Batam, – Suasana mencekam menyelimuti kawasan PT VME Process Batam yang berada di Jalan Tamalatea, Kelurahan Tanjung Sengkuang, Kecamatan Batu Ampar, Kota Batam, Kepulauan Riau, setelah diterjang angin puting beliung pada Rabu (22/7/2026) sekitar pukul 10.00 WIB.
Pusaran angin yang datang secara tiba-tiba menerjang area perusahaan dengan kekuatan cukup besar hingga menerbangkan lembaran seng dan atap shelter. Material yang beterbangan memicu kepanikan para pekerja yang berupaya menyelamatkan diri untuk menghindari kemungkinan tertimpa reruntuhan.
Detik-detik mengerikan saat bencana itu terjadi terekam dalam sebuah video berdurasi 1 menit 14 detik yang kini beredar luas di media sosial.
Dalam rekaman tersebut terlihat pusaran angin mengamuk di kawasan industri, sementara potongan seng dan material bangunan beterbangan di udara, menciptakan situasi yang sangat membahayakan bagi siapa pun yang berada di lokasi.
Peristiwa tersebut sontak menghentikan aktivitas di sekitar area perusahaan. Para pekerja dilaporkan berhamburan mencari tempat yang lebih aman, sementara sejumlah fasilitas mengalami kerusakan akibat terjangan angin.
Hingga berita ini diterbitkan, belum diperoleh informasi resmi mengenai ada atau tidaknya korban jiwa maupun korban luka dalam insiden tersebut. Begitu pula dengan besaran kerugian material yang ditimbulkan masih dalam proses pendataan.
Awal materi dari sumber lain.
This is an optimization exercise on Yosys and OpenROAD, whose aim is small area and a short achievable clock period, not a production implementation. RTL that was checked went through simulation tests only; none was proved equivalent to the original. The clock input has no modelled driver; a real chip could not lean on it and would need a root buffer or a full tree.

==> inputs of 11-07 <==
## mult_top
module mult_top (
    input             clk,
    input      [31:0] mplier,
    input      [31:0] mcand,
    output     [63:0] product
);
    reg  [31:0] mplier_q;
    reg  [31:0] mcand_q;
    reg  [63:0] product_q;
    wire [63:0] product_d;
    signed_array_mplier #(.N(32)) u_mult (
        .mplier (mplier_q),
        .mcand  (mcand_q),
        .product(product_d)
    );
    always @(posedge clk) begin
        mplier_q  <= mplier;
        mcand_q   <= mcand;
        product_q <= product_d;
    end
    assign product = product_q;
endmodule
Settings: LEC_CHECK=0, ABC_AREA=1, CAP_MARGIN=20, CORE_MARGIN=2, CORE_UTILIZATION=40, SLEW_MARGIN=20, SYNTH_HIERARCHICAL=1, SYNTH_MINIMUM_KEEP_SIZE=0; clock period 28.0 ns.
standard.sh (not shown) runs the stock make flow with config.mk's settings and CLKGATE_MAP_FILE= SYNTH_SCRIPT=/design/flow/synth_recipe.tcl, a recipe that flattens the netlist after the stock synthesis.
==> flow/flow/run.sh <==
#!/bin/bash
# Own layout flow: the standard flow (standard.sh) with the standard
# synthesis unchanged, then the layout steps with
#  - plain buffers (buf_2) on the ports,
#  - a two-level balanced clock tree (flow/cts_own.tcl) in place of ORFS's CTS,
#  - repair_timing aiming at a slack margin below the fixed clock period, so
#    that it sizes and buffers the multiplier's critical paths.
# The output of each make run is in make_*.log here; each step's log is in
# orfs/logs/.
set -euo pipefail
export OWN_FLOW_DIR=$(pwd)/flow
bash standard.sh synth > make_synth.log 2>&1
bash standard.sh \
  SETUP_SLACK_MARGIN=21.55 \
  "BUFFER_PORTS_ARGS=-buffer_cell sky130_fd_sc_hd__buf_2" \
  PRE_CTS_TCL=$OWN_FLOW_DIR/cts_own.tcl \
  finish > make_finish.log 2>&1
Other scripts of this flow, unchanged in this note and not shown: flow/flow/cts_own.tcl
==> 11-23: changes against 11-07 <==
--- a/flow/design.v
+++ b/flow/design.v
@@ -46,27 +46,10 @@
 ) (
     input  [N-1:0]   mplier,
     input  [N-1:0]   mcand,
     output [2*N-1:0] product
 );
-    generate
-        if (N == 32) begin : g32
-            booth_mult32 u_mult (.mplier(mplier), .mcand(mcand), .product(product));
-        end else begin : gn
-            wire [2*N-1:0] a_ext = {{N{mplier[N-1]}}, mplier};
-            wire [2*N-1:0] b_ext = {{N{mcand[N-1]}}, mcand};
-            assign product = a_ext * b_ext;
-        end
-    endgenerate
-endmodule
-module booth_mult32 #(
-    parameter N = 32
-) (
-    input  [N-1:0]   mplier,
-    input  [N-1:0]   mcand,
-    output [2*N-1:0] product
-);
     wire xn0;
     wire xn1;
     wire xn2;
     wire xn3;
     wire xn4;
CORE_UTILIZATION = 50   (was 40)
==> 11-15: changes against 11-07 <==
--- a/flow/design.v
+++ b/flow/design.v
@@ -46,27 +46,10 @@
 ) (
     input  [N-1:0]   mplier,
     input  [N-1:0]   mcand,
     output [2*N-1:0] product
 );
-    generate
-        if (N == 32) begin : g32
-            booth_mult32 u_mult (.mplier(mplier), .mcand(mcand), .product(product));
-        end else begin : gn
-            wire [2*N-1:0] a_ext = {{N{mplier[N-1]}}, mplier};
-            wire [2*N-1:0] b_ext = {{N{mcand[N-1]}}, mcand};
-            assign product = a_ext * b_ext;
-        end
-    endgenerate
-endmodule
-module booth_mult32 #(
-    parameter N = 32
-) (
-    input  [N-1:0]   mplier,
-    input  [N-1:0]   mcand,
-    output [2*N-1:0] product
-);
     wire xn0;
     wire xn1;
     wire xn2;
     wire xn3;
     wire xn4;
--- a/flow/flow/run.sh
+++ b/flow/flow/run.sh
@@ -9,9 +9,9 @@
 # orfs/logs/.
 set -euo pipefail
 export OWN_FLOW_DIR=$(pwd)/flow
 bash standard.sh synth > make_synth.log 2>&1
 bash standard.sh \
-  SETUP_SLACK_MARGIN=21.55 \
+  SETUP_SLACK_MARGIN=21.45 \
   "BUFFER_PORTS_ARGS=-buffer_cell sky130_fd_sc_hd__buf_2" \
   PRE_CTS_TCL=$OWN_FLOW_DIR/cts_own.tcl \
   finish > make_finish.log 2>&1
==> 11-04: changes against 11-07 <==
--- a/flow/design.v
+++ b/flow/design.v
@@ -46,27 +46,10 @@
 ) (
     input  [N-1:0]   mplier,
     input  [N-1:0]   mcand,
     output [2*N-1:0] product
 );
-    generate
-        if (N == 32) begin : g32
-            booth_mult32 u_mult (.mplier(mplier), .mcand(mcand), .product(product));
-        end else begin : gn
-            wire [2*N-1:0] a_ext = {{N{mplier[N-1]}}, mplier};
-            wire [2*N-1:0] b_ext = {{N{mcand[N-1]}}, mcand};
-            assign product = a_ext * b_ext;
-        end
-    endgenerate
-endmodule
-module booth_mult32 #(
-    parameter N = 32
-) (
-    input  [N-1:0]   mplier,
-    input  [N-1:0]   mcand,
-    output [2*N-1:0] product
-);
     wire xn0;
     wire xn1;
     wire xn2;
     wire xn3;
     wire xn4;
==> flow_summary.ini <==
[route]
dr.pass1.iters = 8
via_per_inst = 6.99

[clocking]
postCtsSetupRepairBufs = 1

[global_route]
grt_pass1_wl_um = 144000
grt_use_total = 0.292

[worst_setup_path]
critical_path_class = reg -> reg
critPathCaptureType = flip-flop
rrSetupSlack_ns = 21.57
crit_start = mcand_q[25]
critPathTopFamily = adder cells
endpoint = product_q[52]
rr_endpoint = product_q[52]

[outcome]
status = finished clean

[floorplanning]
die_h_um = 250

[timing]
finalCritPeriodShare = 0.229

[final_layout]
diodes = 0
comb.multi_input.count = 2071
instances_no_fill = 3455
[end of results for 11-15]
Pihak perusahaan maupun instansi terkait diharapkan segera memberikan keterangan resmi terkait dampak kejadian tersebut, termasuk langkah-langkah penanganan dan evaluasi terhadap aspek keselamatan kerja di kawasan industri, mengingat insiden ini menunjukkan betapa besarnya ancaman cuaca ekstrem yang dapat terjadi secara tiba-tiba.